Bibliographic record
Abstract
Cardiac transplantation has become limited by a critical shortage of suitable organs from brain-dead donors. Reports describing the successful clinical transplantation of hearts donated following circulatory death (DCD) have recently emerged. Hearts from DCD donors suffer significant ischemic injury prior to organ procurement; therefore, the traditional approach to the transplantation of hearts from brain-dead donors is not applicable to the DCD context. Advances in our understanding of ischemic post-conditioning have facilitated the development of DCD heart resuscitation strategies that can be used to minimize ischemia-reperfusion injury at the time of organ procurement. The availability of a clinically approved ex situ heart perfusion device now allows DCD heart preservation in a normothermic beating state and minimizes exposure to incremental cold ischemia.
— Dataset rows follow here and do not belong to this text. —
This design comes from an exercise in tuning for small area, a short achievable clock period and few clock cycles per item on the open sky130 flow, not from production work.
RTL that was checked went through simulation tests only; none was proved equivalent to the original.
No functional check of the RTL was part of runs 1 to 3.

`design/flow/design.v`:
```
module cordic #(parameter WIDTH = 32, ITER = 16)(
    input clk,
    input rst,
    input start,
    input mode,  
    input signed [WIDTH-1:0] x_in,
    input signed [WIDTH-1:0] y_in,
    input signed [WIDTH-1:0] z_in,
    output signed [WIDTH-1:0] x_out,
    output signed [WIDTH-1:0] y_out,
    output signed [WIDTH-1:0] z_out,
    output reg done
);
    localparam signed [WIDTH-1:0] K = 32'sd19898;   
    reg signed [WIDTH-1:0] x, y, z;
    reg [3:0] i;       
    reg busy;
    reg mode_r;        
    function signed [WIDTH-1:0] atan_table;
        input [3:0] idx;
        case (idx)
            4'd0:  atan_table = 32'sd25736;
            4'd1:  atan_table = 32'sd15192;
            4'd2:  atan_table = 32'sd8027;
            4'd3:  atan_table = 32'sd4074;
            4'd4:  atan_table = 32'sd2045;
            4'd5:  atan_table = 32'sd1023;
            4'd6:  atan_table = 32'sd511;
            4'd7:  atan_table = 32'sd256;
            4'd8:  atan_table = 32'sd128;
            4'd9:  atan_table = 32'sd64;
            4'd10: atan_table = 32'sd32;
            4'd11: atan_table = 32'sd16;
            4'd12: atan_table = 32'sd8;
            4'd13: atan_table = 32'sd4;
            4'd14: atan_table = 32'sd2;
            default: atan_table = 32'sd1;
        endcase
    endfunction
    function [WIDTH-1:0] addsub;
        input [WIDTH-1:0] a;
        input [WIDTH-1:0] b;
        input sub;
        reg [WIDTH-1:0] bb, p, g, pp, gg, pn, gn;
        begin
            bb = b ^ {WIDTH{sub}};
            p = a ^ bb;
            g = a & bb;
            g[0] = g[0] | (p[0] & sub);
            gg = g; pp = p; gn = g; pn = p;
                gn[1] = gg[1] | (pp[1] & gg[0]); pn[1] = pp[1] & pp[0];
                gn[3] = gg[3] | (pp[3] & gg[2]); pn[3] = pp[3] & pp[2];
                gn[5] = gg[5] | (pp[5] & gg[4]); pn[5] = pp[5] & pp[4];
                gn[7] = gg[7] | (pp[7] & gg[6]); pn[7] = pp[7] & pp[6];
                gn[9] = gg[9] | (pp[9] & gg[8]); pn[9] = pp[9] & pp[8];
                gn[11] = gg[11] | (pp[11] & gg[10]); pn[11] = pp[11] & pp[10];
                gn[13] = gg[13] | (pp[13] & gg[12]); pn[13] = pp[13] & pp[12];
                gn[15] = gg[15] | (pp[15] & gg[14]); pn[15] = pp[15] & pp[14];
                gn[17] = gg[17] | (pp[17] & gg[16]); pn[17] = pp[17] & pp[16];
                gn[19] = gg[19] | (pp[19] & gg[18]); pn[19] = pp[19] & pp[18];
                gn[21] = gg[21] | (pp[21] & gg[20]); pn[21] = pp[21] & pp[20];
                gn[23] = gg[23] | (pp[23] & gg[22]); pn[23] = pp[23] & pp[22];
                gn[25] = gg[25] | (pp[25] & gg[24]); pn[25] = pp[25] & pp[24];
                gn[27] = gg[27] | (pp[27] & gg[26]); pn[27] = pp[27] & pp[26];
                gn[29] = gg[29] | (pp[29] & gg[28]); pn[29] = pp[29] & pp[28];
                gn[31] = gg[31] | (pp[31] & gg[30]); pn[31] = pp[31] & pp[30];
                gg = gn; pp = pn;
                gn[3] = gg[3] | (pp[3] & gg[1]); pn[3] = pp[3] & pp[1];
                gn[7] = gg[7] | (pp[7] & gg[5]); pn[7] = pp[7] & pp[5];
                gn[11] = gg[11] | (pp[11] & gg[9]); pn[11] = pp[11] & pp[9];
                gn[15] = gg[15] | (pp[15] & gg[13]); pn[15] = pp[15] & pp[13];
                gn[19] = gg[19] | (pp[19] & gg[17]); pn[19] = pp[19] & pp[17];
                gn[23] = gg[23] | (pp[23] & gg[21]); pn[23] = pp[23] & pp[21];
                gn[27] = gg[27] | (pp[27] & gg[25]); pn[27] = pp[27] & pp[25];
                gn[31] = gg[31] | (pp[31] & gg[29]); pn[31] = pp[31] & pp[29];
                gg = gn; pp = pn;
                gn[7] = gg[7] | (pp[7] & gg[3]); pn[7] = pp[7] & pp[3];
                gn[15] = gg[15] | (pp[15] & gg[11]); pn[15] = pp[15] & pp[11];
                gn[23] = gg[23] | (pp[23] & gg[19]); pn[23] = pp[23] & pp[19];
                gn[31] = gg[31] | (pp[31] & gg[27]); pn[31] = pp[31] & pp[27];
                gg = gn; pp = pn;
                gn[15] = gg[15] | (pp[15] & gg[7]); pn[15] = pp[15] & pp[7];
                gn[31] = gg[31] | (pp[31] & gg[23]); pn[31] = pp[31] & pp[23];
                gg = gn; pp = pn;
                gn[31] = gg[31] | (pp[31] & gg[15]); pn[31] = pp[31] & pp[15];
                gg = gn; pp = pn;
                gn[23] = gg[23] | (pp[23] & gg[15]); pn[23] = pp[23] & pp[15];
                gg = gn; pp = pn;
                gn[11] = gg[11] | (pp[11] & gg[7]); pn[11] = pp[11] & pp[7];
                gn[19] = gg[19] | (pp[19] & gg[15]); pn[19] = pp[19] & pp[15];
                gn[27] = gg[27] | (pp[27] & gg[23]); pn[27] = pp[27] & pp[23];
                gg = gn; pp = pn;
                gn[5] = gg[5] | (pp[5] & gg[3]); pn[5] = pp[5] & pp[3];
                gn[9] = gg[9] | (pp[9] & gg[7]); pn[9] = pp[9] & pp[7];
                gn[13] = gg[13] | (pp[13] & gg[11]); pn[13] = pp[13] & pp[11];
                gn[17] = gg[17] | (pp[17] & gg[15]); pn[17] = pp[17] & pp[15];
                gn[21] = gg[21] | (pp[21] & gg[19]); pn[21] = pp[21] & pp[19];
                gn[25] = gg[25] | (pp[25] & gg[23]); pn[25] = pp[25] & pp[23];
                gn[29] = gg[29] | (pp[29] & gg[27]); pn[29] = pp[29] & pp[27];
                gg = gn; pp = pn;
                gn[2] = gg[2] | (pp[2] & gg[1]); pn[2] = pp[2] & pp[1];
                gn[4] = gg[4] | (pp[4] & gg[3]); pn[4] = pp[4] & pp[3];
                gn[6] = gg[6] | (pp[6] & gg[5]); pn[6] = pp[6] & pp[5];
                gn[8] = gg[8] | (pp[8] & gg[7]); pn[8] = pp[8] & pp[7];
                gn[10] = gg[10] | (pp[10] & gg[9]); pn[10] = pp[10] & pp[9];
                gn[12] = gg[12] | (pp[12] & gg[11]); pn[12] = pp[12] & pp[11];
                gn[14] = gg[14] | (pp[14] & gg[13]); pn[14] = pp[14] & pp[13];
                gn[16] = gg[16] | (pp[16] & gg[15]); pn[16] = pp[16] & pp[15];
                gn[18] = gg[18] | (pp[18] & gg[17]); pn[18] = pp[18] & pp[17];
                gn[20] = gg[20] | (pp[20] & gg[19]); pn[20] = pp[20] & pp[19];
                gn[22] = gg[22] | (pp[22] & gg[21]); pn[22] = pp[22] & pp[21];
                gn[24] = gg[24] | (pp[24] & gg[23]); pn[24] = pp[24] & pp[23];
                gn[26] = gg[26] | (pp[26] & gg[25]); pn[26] = pp[26] & pp[25];
                gn[28] = gg[28] | (pp[28] & gg[27]); pn[28] = pp[28] & pp[27];
                gn[30] = gg[30] | (pp[30] & gg[29]); pn[30] = pp[30] & pp[29];
                gg = gn; pp = pn;
            addsub = p ^ {gg[WIDTH-2:0], sub};
        end
    endfunction
    wire signed [WIDTH-1:0] xs = x >>> i;
    wire signed [WIDTH-1:0] ys = y >>> i;
    wire d = mode_r ? y[WIDTH-1] : ~z[WIDTH-1];
    wire signed [WIDTH-1:0] xn = addsub(x, ys, d);
    wire signed [WIDTH-1:0] yn = addsub(y, xs, ~d);
    wire signed [WIDTH-1:0] zn = addsub(z, atan_table(i), d);
    wire load = start & ~busy;
    always @(posedge clk) begin
        if (load) begin
            x <= mode ? x_in : K;
            y <= mode ? y_in : {WIDTH{1'b0}};
            z <= mode ? {WIDTH{1'b0}} : z_in;
        end else begin
            x <= xn;
            y <= yn;
            z <= zn;
        end
    end
    always @(posedge clk or posedge rst) begin
        if (rst) begin
            busy <= 1'b0;
            done <= 1'b0;
            i <= 4'd0;
            mode_r <= 1'b0;
        end else begin
            done <= busy & (i == ITER - 1);
            if (busy)
                i <= i + 4'd1;
            if (load) begin
                busy <= 1'b1;
                mode_r <= mode;
            end else if (i == ITER - 1) begin
                busy <= 1'b0;
            end
        end
    end
    assign x_out = x;
    assign y_out = y;
    assign z_out = z;
endmodule
```
`design/flow/flow/run.sh`:
```
#!/bin/bash
# The standard layout with two changes: plain buf_1 cells as the port buffers
# (buffer_ports otherwise picks delay buffers), and no adder-cell mapping in
# synthesis (ADDER_MAP_FILE empty), so abc maps the adders' prefix logic from
# gates instead of ha/fa cells. Registers and their names are unchanged.
# make's output goes to make.log here; each ORFS step keeps its own log under orfs/logs.
set -euo pipefail
export BUFFER_PORTS_ARGS="-buffer_cell sky130_fd_sc_hd__buf_1"
bash standard.sh ADDER_MAP_FILE= finish > make.log 2>&1
```
`design/flow/standard.sh`:
```
#!/bin/bash
# synth_recipe.tcl (not shown) runs the flow's synth.tcl, then flattens the netlist and writes it again
# the make line also repeats each setting of config.mk as NAME=value (left out here)
make -C /OpenROAD-flow-scripts/flow DESIGN_CONFIG=/design/flow/config.mk WORK_HOME=/design/flow/orfs CLKGATE_MAP_FILE= SYNTH_SCRIPT=/design/flow/synth_recipe.tcl "${@:-finish}"
```
`design/flow/config.mk`:
```
export PLATFORM = sky130hd
export DESIGN_NAME = cordic
export DESIGN_NICKNAME = cordic
export VERILOG_FILES = /design/flow/design.v
export SDC_FILE = /design/flow/constraint.sdc
export NUM_CORES = 4
export LEC_CHECK = 0
export ABC_AREA = 1
export CAP_MARGIN = 20
export CORE_MARGIN = 2
export CORE_UTILIZATION = 40
export SETUP_SLACK_MARGIN = 3
export SLEW_MARGIN = 20
```
`design/flow/constraint.sdc`:
```
create_clock -name core_clock -period 7.0 [get_ports {clk}]
set_input_delay 1.4000 -clock core_clock [delete_from_list [all_inputs] [get_ports {clk}]]
set_output_delay 1.4000 -clock core_clock [all_outputs]
set_load 0.01 [all_outputs]
```
==> results.ini, run 1 <==
[status]
outcome = finished clean

[timing]
rsz0062_at_grt = no
fin_crit_ns = 3.601
drv_slew = 0
skew_ns = 0.01569
finalCritPeriodShare = 0.5145
tightestPinTransition_ns = 0.9588
tns_ns = 0
slew-limit-headroom = 0.3607
hold_violations = 0
setup_viol = 0
fmax_mhz = 277.7

[finish]
synthToLayoutAreaGrowth_pct = 10.61
drive_gt1_frac = 0.04326
fillers = 3178
fin_util = 0.4508
nets = 2314

[routing]
post_drt_wl_per_cell_um = 14.92
ant_nets = 0
drtIter0Drc = 1068
vias = 13620
vias_per_cell = 5.243
finalWirelength_um = 38760
drc = 0
drt_pass1_iterations = 7

[yosys]
ys_top_cells_by_area = nand2_1 28%, nand3_1 17%, dfxtp_1 17%, inv_1 5.3%, nor2_1 3.9%
ys_seq_elements = 103
async_reset_ff_frac = 0.06796
syn-instance-count = 2081
ys.flop_type = dfxtp_1
synth.most_common_cell = nand2_1
yosysTopAreaCellShare = 0.2754
ys_seq_area_frac = 0.1847
synthesis.nets = 2181
ys_types = 54
yosys_warnings = 1
yosys.area.top_type = nand2_1
synth_edf_count = 0
syn_area_um2 = 11350
synthTopCellsByCount = 833 x nand2_1, 385 x nand3_1, 160 x inv_1
avgSynthCellArea_um2 = 5.456

[setup_path]
critical_path.max_fanout = 51
worst_setup_path_end_kind = flop
cp_slowest_cell = dfrtp_2
cp_common_cell = nand2_1
critPathKind = reg -> reg
worstPathArrival_ns = 3.87
cp-start-kind = flop
cp.required_ns = 7.27
critical-path-max-stage-delay_ns = 0.47

[clock_network]
cts-htree-levels = 3
insertion_delay_ns = 0.38
cts_sinks = 103
cts_root_buf = clkbuf_16
cts_tree = yes
ctsHoldBuffers = 0
clk_pin_slew_ns = 0.09
cts.path.max_buffers = 2
cts_made_buffers = 9

[global_route]
gr-total-overflow = 0
grt_pass1_wl_um = 59910
grtUsageTotal = 0.2537
grt_max_degree = 81
grt_pass1_vias = 12180
grt_antenna_before_repair = 2

[place]
gp_congestion = 0.8737
portBuffers = 196
dp_hpwl_um = 28450

[run]
drv_cap = 0

[floorplan]
die-area_um2 = 29750
die_height_um = 172.5
io_pins = 197
core_um2 = 27860
rows = 61
die_width_um = 172.5
start_util = 0.4075

[hold_path]
hold_path.class = reg -> reg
This technology also facilitates assessments of organ viability to be undertaken prior to transplantation, thereby minimizing the risk of primary graft dysfunction. The application of a tailored approach to DCD heart transplantation that focuses on organ resuscitation at the time of procurement, ex situ preservation, and pre-transplant assessments of organ viability has facilitated the successful clinical application of DCD heart transplantation. The transplantation of hearts from DCD donors is now a clinical reality. Investigating ways to optimize the resuscitation, preservation, evaluation, and long-term outcomes is vital to ensure a broader application of DCD heart transplantation in the future.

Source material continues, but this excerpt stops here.